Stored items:
BEGIN

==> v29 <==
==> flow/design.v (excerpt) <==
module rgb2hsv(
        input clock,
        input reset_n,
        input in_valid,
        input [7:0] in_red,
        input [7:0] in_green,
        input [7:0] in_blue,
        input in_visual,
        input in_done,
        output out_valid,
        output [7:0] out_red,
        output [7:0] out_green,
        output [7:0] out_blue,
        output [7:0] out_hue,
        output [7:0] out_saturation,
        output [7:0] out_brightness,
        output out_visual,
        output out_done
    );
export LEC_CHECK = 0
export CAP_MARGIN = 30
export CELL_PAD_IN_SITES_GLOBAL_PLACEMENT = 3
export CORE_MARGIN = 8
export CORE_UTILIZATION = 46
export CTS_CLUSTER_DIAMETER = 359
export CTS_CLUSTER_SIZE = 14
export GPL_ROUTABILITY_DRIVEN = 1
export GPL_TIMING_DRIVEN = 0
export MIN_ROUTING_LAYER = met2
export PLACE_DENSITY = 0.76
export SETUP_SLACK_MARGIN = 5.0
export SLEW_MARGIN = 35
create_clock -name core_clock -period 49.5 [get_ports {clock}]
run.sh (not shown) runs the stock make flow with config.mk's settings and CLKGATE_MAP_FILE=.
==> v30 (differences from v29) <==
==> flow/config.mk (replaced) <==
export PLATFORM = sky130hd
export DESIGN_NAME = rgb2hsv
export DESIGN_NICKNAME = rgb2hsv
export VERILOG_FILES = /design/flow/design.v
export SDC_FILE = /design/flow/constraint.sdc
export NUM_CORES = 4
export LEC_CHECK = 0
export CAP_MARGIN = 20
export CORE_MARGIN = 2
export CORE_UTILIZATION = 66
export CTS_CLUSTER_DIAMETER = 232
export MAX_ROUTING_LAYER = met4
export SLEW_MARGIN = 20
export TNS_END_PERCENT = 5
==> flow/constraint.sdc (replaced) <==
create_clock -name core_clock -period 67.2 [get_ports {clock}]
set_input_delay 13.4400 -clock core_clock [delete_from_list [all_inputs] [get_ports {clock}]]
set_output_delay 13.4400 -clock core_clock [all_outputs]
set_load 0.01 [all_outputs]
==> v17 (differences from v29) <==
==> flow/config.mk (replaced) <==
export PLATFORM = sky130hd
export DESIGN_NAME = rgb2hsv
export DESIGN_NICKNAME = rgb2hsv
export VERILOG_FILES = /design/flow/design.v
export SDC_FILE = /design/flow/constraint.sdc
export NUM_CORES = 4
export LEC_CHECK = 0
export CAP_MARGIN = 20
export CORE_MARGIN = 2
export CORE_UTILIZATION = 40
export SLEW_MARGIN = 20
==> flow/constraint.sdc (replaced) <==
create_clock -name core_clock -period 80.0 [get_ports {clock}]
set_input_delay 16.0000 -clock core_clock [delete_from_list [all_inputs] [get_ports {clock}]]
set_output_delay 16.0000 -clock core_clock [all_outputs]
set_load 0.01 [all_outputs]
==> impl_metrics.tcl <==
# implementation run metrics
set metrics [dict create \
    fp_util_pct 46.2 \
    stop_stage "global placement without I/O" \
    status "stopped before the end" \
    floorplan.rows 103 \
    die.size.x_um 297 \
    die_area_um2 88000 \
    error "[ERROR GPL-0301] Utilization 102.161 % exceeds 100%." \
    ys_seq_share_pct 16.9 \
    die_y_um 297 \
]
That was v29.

END
BEGIN

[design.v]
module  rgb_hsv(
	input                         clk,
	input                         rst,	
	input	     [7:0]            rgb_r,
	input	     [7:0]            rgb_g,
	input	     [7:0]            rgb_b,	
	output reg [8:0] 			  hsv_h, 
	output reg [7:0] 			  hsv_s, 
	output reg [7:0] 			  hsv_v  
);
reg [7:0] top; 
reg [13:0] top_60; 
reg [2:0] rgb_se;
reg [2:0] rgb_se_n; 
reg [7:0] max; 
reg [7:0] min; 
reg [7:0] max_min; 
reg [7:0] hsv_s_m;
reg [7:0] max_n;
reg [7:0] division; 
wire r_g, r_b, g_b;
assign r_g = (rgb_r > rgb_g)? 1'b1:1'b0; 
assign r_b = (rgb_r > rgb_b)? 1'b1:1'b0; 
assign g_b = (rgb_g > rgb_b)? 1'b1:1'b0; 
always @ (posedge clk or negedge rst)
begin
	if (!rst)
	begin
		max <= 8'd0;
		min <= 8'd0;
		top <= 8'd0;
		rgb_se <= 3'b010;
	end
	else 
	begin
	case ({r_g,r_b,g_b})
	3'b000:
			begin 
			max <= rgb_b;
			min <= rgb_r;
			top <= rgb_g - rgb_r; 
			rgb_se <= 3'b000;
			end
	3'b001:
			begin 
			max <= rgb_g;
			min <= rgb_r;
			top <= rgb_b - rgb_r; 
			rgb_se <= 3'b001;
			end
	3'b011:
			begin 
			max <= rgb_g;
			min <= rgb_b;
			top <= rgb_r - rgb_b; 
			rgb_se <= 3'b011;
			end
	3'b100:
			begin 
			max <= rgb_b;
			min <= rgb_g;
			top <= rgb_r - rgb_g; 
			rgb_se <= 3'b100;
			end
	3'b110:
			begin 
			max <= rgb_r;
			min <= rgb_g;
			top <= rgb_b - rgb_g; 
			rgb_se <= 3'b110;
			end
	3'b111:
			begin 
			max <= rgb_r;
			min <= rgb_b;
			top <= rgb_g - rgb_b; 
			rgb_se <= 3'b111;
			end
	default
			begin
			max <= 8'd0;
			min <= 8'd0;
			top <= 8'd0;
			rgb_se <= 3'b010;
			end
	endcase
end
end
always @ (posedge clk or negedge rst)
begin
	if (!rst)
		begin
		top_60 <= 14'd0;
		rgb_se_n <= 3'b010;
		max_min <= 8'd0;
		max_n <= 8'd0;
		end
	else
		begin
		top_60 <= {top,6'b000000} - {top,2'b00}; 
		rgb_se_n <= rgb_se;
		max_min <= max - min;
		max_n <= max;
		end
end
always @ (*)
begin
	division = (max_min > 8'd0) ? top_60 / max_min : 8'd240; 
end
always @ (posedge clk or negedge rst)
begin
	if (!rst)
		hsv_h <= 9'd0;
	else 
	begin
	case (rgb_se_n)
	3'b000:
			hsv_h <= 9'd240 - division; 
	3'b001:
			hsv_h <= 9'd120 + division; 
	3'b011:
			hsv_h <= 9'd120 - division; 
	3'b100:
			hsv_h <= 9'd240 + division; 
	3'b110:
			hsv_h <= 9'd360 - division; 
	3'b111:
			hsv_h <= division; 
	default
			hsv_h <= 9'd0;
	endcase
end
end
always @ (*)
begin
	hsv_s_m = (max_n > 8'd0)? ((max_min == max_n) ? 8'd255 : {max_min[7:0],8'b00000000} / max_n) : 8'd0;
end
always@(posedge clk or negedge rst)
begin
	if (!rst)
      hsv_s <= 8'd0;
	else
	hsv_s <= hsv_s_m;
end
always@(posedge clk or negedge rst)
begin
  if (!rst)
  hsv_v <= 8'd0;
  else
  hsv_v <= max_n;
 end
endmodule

END

PROMPT:
Only the lines above starting at the one containing "GPL-0301] Utilization 102.161" and ending at the one containing "That was v29.", both included, are to be returned, exactly as they read.

OUTPUT BELOW:
    error "[ERROR GPL-0301] Utilization 102.161 % exceeds 100%." \
    ys_seq_share_pct 16.9 \
    die_y_um 297 \
]
That was v29.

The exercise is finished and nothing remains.